Тело, — должно работать… Чтобы до изнеможения, до наслаждения — от вида несущегося навстречу перепуганного леса…
Посторонитесь волки и ежи. Я иду, — ваш царь…
Я бежал все быстрей и быстрей. Разгонялся и ускорялся. Мчался, перепрыгивал через кочки, пару раз упал, поднимался и снова бежал. Все быстрей и быстрей… Быстрей и быстрей… Быстрей и быстрей.
Пока трудовой пот наконец-то не стал появляться на мне. А дыхание не превратилось в тяжелое и прерывистое.
Мне пришлось потрудиться, чтобы довести себя до такого состояния. Но я добился своего.

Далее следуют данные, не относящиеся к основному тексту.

This is an optimization exercise on Yosys and OpenROAD, whose aim is small area, a short achievable clock period and few clock cycles per item, not a production implementation.
In this exercise RTL edits were held to simulation tests only and were not proved equivalent to the original.
Power figures rest on the tool's default switching activity, not on a simulated workload.

==> flow/design.v <==
module brick_sort
   (
    clk,
    rst,
    src_tvalid,
    src_tready,
    src_tdata_raw,
    dest_tvalid,
    dest_tready,
    dest_tdata_raw
    );
   parameter NUM_ELEMS = 16;
   parameter DATA_WIDTH = 8;
   input   clk;
   input   rst;
   input   src_tvalid;
   output  src_tready;
   input [DATA_WIDTH*NUM_ELEMS-1:0] src_tdata_raw;
   output                 dest_tvalid;
   input                  dest_tready;
   output [DATA_WIDTH*NUM_ELEMS-1:0] dest_tdata_raw;
   wire [DATA_WIDTH-1:0]   src_tdata [NUM_ELEMS-1:0];
   wire [DATA_WIDTH-1:0]   dest_tdata [NUM_ELEMS-1:0];
   reg [DATA_WIDTH-1:0]    data_arr [NUM_ELEMS-1:0];
   localparam SM_INIT = 0;
   localparam SM_SORT = 1;
   localparam SM_EJECT = 2;
   reg 	[1:0]		   sm;
   reg 			   sort_even;
   reg [$clog2(NUM_ELEMS*2+1):0] cnter;
   genvar k;
   for(k = 0; k < NUM_ELEMS; k = k+1) begin
      assign dest_tdata_raw[(k+1)*DATA_WIDTH-1: k*DATA_WIDTH] = dest_tdata[k];
   end
   genvar j;
   for(j = 0; j < NUM_ELEMS; j = j+1) begin
      assign src_tdata[j] = src_tdata_raw[(j+1)*DATA_WIDTH-1: j*DATA_WIDTH];
   end
   genvar L;
   for(L = 0; L < NUM_ELEMS; L = L+1) begin
      assign dest_tdata[L] = data_arr[L];
   end
   assign dest_tvalid = (sm == SM_EJECT)?!rst:1'b0;
   assign src_tready = (sm == SM_INIT)?!rst:1'b0;
   integer i;
   always @(posedge clk) begin
      if (src_tvalid && src_tready) begin
	 for (i = 0; i < NUM_ELEMS; i = i + 1) begin
	   data_arr[i] <= src_tdata[i];
	 end
      end
      case (sm) 
	SM_INIT: sm <= (src_tvalid && src_tready)?SM_SORT:SM_INIT;
	SM_SORT: sm <= (cnter >= NUM_ELEMS-1)?SM_EJECT : SM_SORT;
	SM_EJECT: sm <= (dest_tvalid && dest_tready)?SM_INIT:SM_EJECT;
      endcase
      case (sm)
	SM_INIT: sort_even <= 1'b0;
	SM_SORT: sort_even <= !sort_even;
	SM_EJECT: sort_even <= 1'b0;
      endcase
      case (sm)
	SM_INIT: cnter <= 0;
	SM_SORT: cnter <= cnter + 1;
	SM_EJECT: cnter <= 0;
      endcase
      if (sm == SM_SORT) begin
	 if (sort_even) begin
	    for(i = 0; i < NUM_ELEMS - 1; i = i + 2) begin
	       if (data_arr[i] > data_arr[i + 1]) begin
		  data_arr[i + 1] <= data_arr[i];
		  data_arr[i] <= data_arr[i + 1];
	       end
	    end
	 end else begin
	    for(i = 1; i < NUM_ELEMS - 1; i = i + 2) begin
	       if (data_arr[i] > data_arr[i + 1]) begin
		  data_arr[i + 1] <= data_arr[i];
		  data_arr[i] <= data_arr[i + 1];
	       end
	    end
	 end
      end
      if (rst) begin
	 sm <= SM_INIT;
	 sort_even <= 1'b0;
	 cnter <= 0;
      end
   end
endmodule
==> flow/run.sh <==
#!/bin/bash
# synth_recipe.tcl (not shown) runs the flow's synth.tcl, then flattens the netlist and writes it again
# the make line also repeats each setting of config.mk as NAME=value (left out here)
make -C /OpenROAD-flow-scripts/flow DESIGN_CONFIG=/design/flow/config.mk WORK_HOME=/design/flow/orfs CLKGATE_MAP_FILE= SYNTH_SCRIPT=/design/flow/synth_recipe.tcl finish
==> flow/config.mk <==
export PLATFORM = sky130hd
export DESIGN_NAME = brick_sort
export DESIGN_NICKNAME = brick_sort
export VERILOG_FILES = /design/flow/design.v
export SDC_FILE = /design/flow/constraint.sdc
export NUM_CORES = 4
export LEC_CHECK = 0
export CAP_MARGIN = 20
export CORE_MARGIN = 2
export CORE_UTILIZATION = 40
export SLEW_MARGIN = 20
==> flow/constraint.sdc <==
create_clock -name core_clock -period 6.0 [get_ports {clk}]
set_input_delay 1.2000 -clock core_clock [delete_from_list [all_inputs] [get_ports {clk}]]
set_output_delay 1.2000 -clock core_clock [all_outputs]
set_load 0.01 [all_outputs]
==> results.txt <==
[per-layer routing]
metal	routed length, µm	global-route usage, %	vias up
li1	-	-	5828
met1	19600	38.3	5707
met2	18400	40.0	421
met3	2460	3.57	43
met4	697	7.64	2
met5	12	0	-
[layout by cell type (no fill, tap or decap), drive strengths merged, types with 15 or more instances in the layout]
master	n
clkdlybuf4s50	261
nor2	180
nand2	171
dfxtp	138
inv	131
ha	125
o21ai	90
a21oi	89
mux2i	69
a211oi	63
mux2	48
nor3	32
o32ai	29
nand4	26
a22o	25
a32oi	24
clkbuf	19
nor2b	18
o211a	16
o31ai	15
buf	15
[flip-flops by register name, summed over array words and instances, names as in the netlist]
name       flops
sm             2
data_arr     128
cnter          7
sort_even      1
[power by group]
part / internal [µW] / total, µW / switching, µW
sequential: 1240 / 1760 / 521
clock: 628 / 1100 / 469
combinational: 2430 / 5070 / 2640
total: 4290 / 7920 / 3630
[cell families after synthesis]
kind of cell	Yosys count	share of synthesized area [%]
AND/OR/NAND/NOR	472	17.4
AO/OA/AOI/OAI	422	26.7
flip-flops	138	23.6
XOR/XNOR	5	0.374
buffers and inverters	221	7.98
multiplexers	117	10.5
adder cells (fa/ha/maj)	125	13.4
[critical path, cell delays in order]
cell and delay [ns]:
clkdlybuf4s50_1 0.52, nor2b_1 0.20, clkdlybuf4s50_1 0.56
[path summary, 6_finish.rpt]
kind         startpoint              to  slack, ns  cells after the start
max reg2reg       sm[1]  data_arr[2][6]       2.94                      7
min reg2reg    cnter[5]        cnter[5]       0.52                      2
max                 rst      src_tready       2.33                      3
min            cnter[5]        cnter[5]       0.52                      2
[final cells by class]
class	count	area [µm²]	area share, %
multi-input combinational	1141	8040	53.3
sequential	138	2770	18.3
timing repair buffer	276	2740	18.1
tap	384	480	3.18
inverter	126	473	3.13
clock buffer	19	443	2.93
clock inverter	12	139	0.920
antenna	6	15.0	0.0995
[stage by stage]
step	worst slack (ns)	hold WS (ns)	area (µm²)	cells
floorplan	3.39	0.469	11700	1500
global placement	2.29	0.489	14500	2064
detailed placement	2.23	0.503	14500	2065
CTS	2.32	0.515	15100	2096
global route	2.30	0.541	15100	2102
finish	2.33	0.518	15100	2102
==> flow_metrics.py <==
metrics = {
    "run_status": {
        "status": "no timing/DRC/antenna violations",
    },
    "synthesis": {
        "syn_area_per_cell_um2": 7.80,
        "synth_area_leaders": "dfxtp_1 24%, ha_1 13%, mux2i_1 5.9%, nor2_1 5.7%, nand2_1 5.5%",
        "synth_top_flop_cell": "dfxtp_1",
        "synth_top_cell_by_area": "dfxtp_1",
        "synth_commonest_cells": "179 x nor2_1, 171 x nand2_1, 138 x dfxtp_1, 125 x ha_1, 125 x inv_1",
        "synth-edff-count": 0,
        "yosysUniqueCellTypes": 61,
        "synth_most_common_cell": "nor2_1",
        "mappedNetlistArea_um2": 11700,
        "seq_area_frac_synth_pct": 23.6,
        "syn_nets": 1757,
        "ys_async_sr_fraction_pct": 0,
        "synth-seq-cells": 138,
        "yosys_warnings": 2,
        "postSynthCellCount": 1500,
        "synth_top_area_share_pct": 23.6,
    },
    "setup_path": {
        "critical_path_class": "input pin to primary output",
        "critPathRequiredTime_ns": 4.80,
        "cp_max_fo": 7,
        "critPathCaptureType": "primary output",
        "cp-start-kind": "input pin",
        "cp.arrival_ns": 2.47,
    },
    "finish": {
        "fillers": 2772,
        "finish.utilization_pct": 52.4,
        "drive_gt1_share_pct": 8.82,
        "area_delta_synth_final_pct": 29.0,
        "final_nets": 1957,
    },
    "pwr": {
        "power_leakage_uw": 0.00630,
        "power_uw": 7920,
        "p_per_area_nw_per_um2": 525,
        "vdd_drop_max_mv": 0.340,
    },
    "floorplan": {
        "die_area_um2": 30600,
        "fp.dieW_um": 175,
        "coreArea_um2": 28800,
        "start_util_pct": 40.7,
        "rows": 62,
        "die_y_um": 175,
        "io_pins": 262,
    },
    "sta": {
        "rsz0062_at_grt": "false",
        "fmax_mhz": 272,
        "period_needed_ns": 3.67,
        "setup_viol": 0,
        "hold_viol": 0,
        "fin_skew_ns": 0.0201,
        "period_share_pct": 61.2,
        "tns_ns": 0,
        "maxSlewViolCount": 0,
        "tightest_slew_ns": 0.990,
        "max_slew_margin_pct": 34.0,
    },
    "clock_tree": {
        "cts.clk_slew.worst_paths_ns": 0.07,
        "postCtsHoldBufs": 0,
        "h-tree-depth": 4,
        "cts_setup_buffers": 0,
        "cts_resized": 0,
        "root_buffer": "clkbuf_16",
        "clk_latency_ns": 0.43,
        "cts_buffer_depth": 2,
        "clkSinkCount": 138,
        "numCtsBuffers": 17,
        "cts_tree": "done",
    },
    "global_route": {
        "track_usage_pct": 26.2,
        "grt_max_degree": 112,
        "grt-ovfl-total": 0,
        "grt_pass1_vias": 11386,
        "antenna_found_initial": 7,
        "grt_first_pass_wirelength_mm": 64.2,
    },
    "worst_hold_path": {
        "min_path_type": "register to register",
    },
    "place": {
        "gp_congestion": 0.887,
        "dp_hpwl_mm": 30.0,
        "portBuffers": 261,
    },
    "drt": {
        "viasPerCell": 5.71,
        "final_antenna_net_count": 0,
        "vias": 12001,
        "drt_pre_antenna_iters": 5,
        "drt-wirelength-per-cell_um": 19.6,
        "drc": 0,
        "postRouteWirelength_mm": 41.1,
        "drt_iter0_markers": 979,
    },
    "job": {
        "max_cap_viol_count": 0,
    },
}
Testbench counts, summed over its fixed seeds: cycles 17,280, items 960.

[static timing again, ports no longer ideal]
The flow's constraints put no driver on any port. The routed layout listed below was extracted and timed again, unchanged, in two steps. Step 1 sets driving cells, clkbuf_16 on the clock port and buf_2 on the other inputs (assumed; they add their load-dependent delay and slew). Step 2 moves the port delays by t, midway between the first and last clock arrival at a register: inputs arrive t later, outputs are due t later. That takes back most of the time a late clock gives input paths. Slacks: ideal ports / drivers / drivers and shift; pairs: ideal ports / drivers.
t (ns): 0.467
setup WS [ns]: 2.326 / 2.306 / 2.202
worst setup path at the end: input to register
worst data-port slew with drivers (ns): 0.08
After both steps setup and hold are still met in this run. The setup slack of this run moves by -0.020 ns with the drivers and by -0.124 ns with both steps.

Я продолжал мчаться, — все тяжелее и тяжелее переставляя ноги, все больше и больше задыхаясь… Звериное тело мое просило пощады, — оно, несчастное, возжелало отдохнуть.
Захотело перевести дух, бедненькое. Какая жалость, — оно притомилось.
Хрен ему, — а не отдых… Не будет тебе отдыха, — никогда. Дерьмо. Пока ты не сдохнешь…
Но, вместе с изнеможением, внутреннее облегчение подкрадывалось ко мне. Тиски внутри разжимались… И появилась первая мысль: если не могу подохнуть, — так я тебя измордую, скотину… Потому что я, — ненавижу тебя!
Я. Ненавижу. Тебя.
Я желал усугубить это резко приятное чувство, — поэтому не останавливался… Бежал и бежал, бежал и бежал, — плохо понимая, что делаю и куда бегу. Только знал, — нужно бежать дальше. В этом — подлинный кайф. Самый настоящий.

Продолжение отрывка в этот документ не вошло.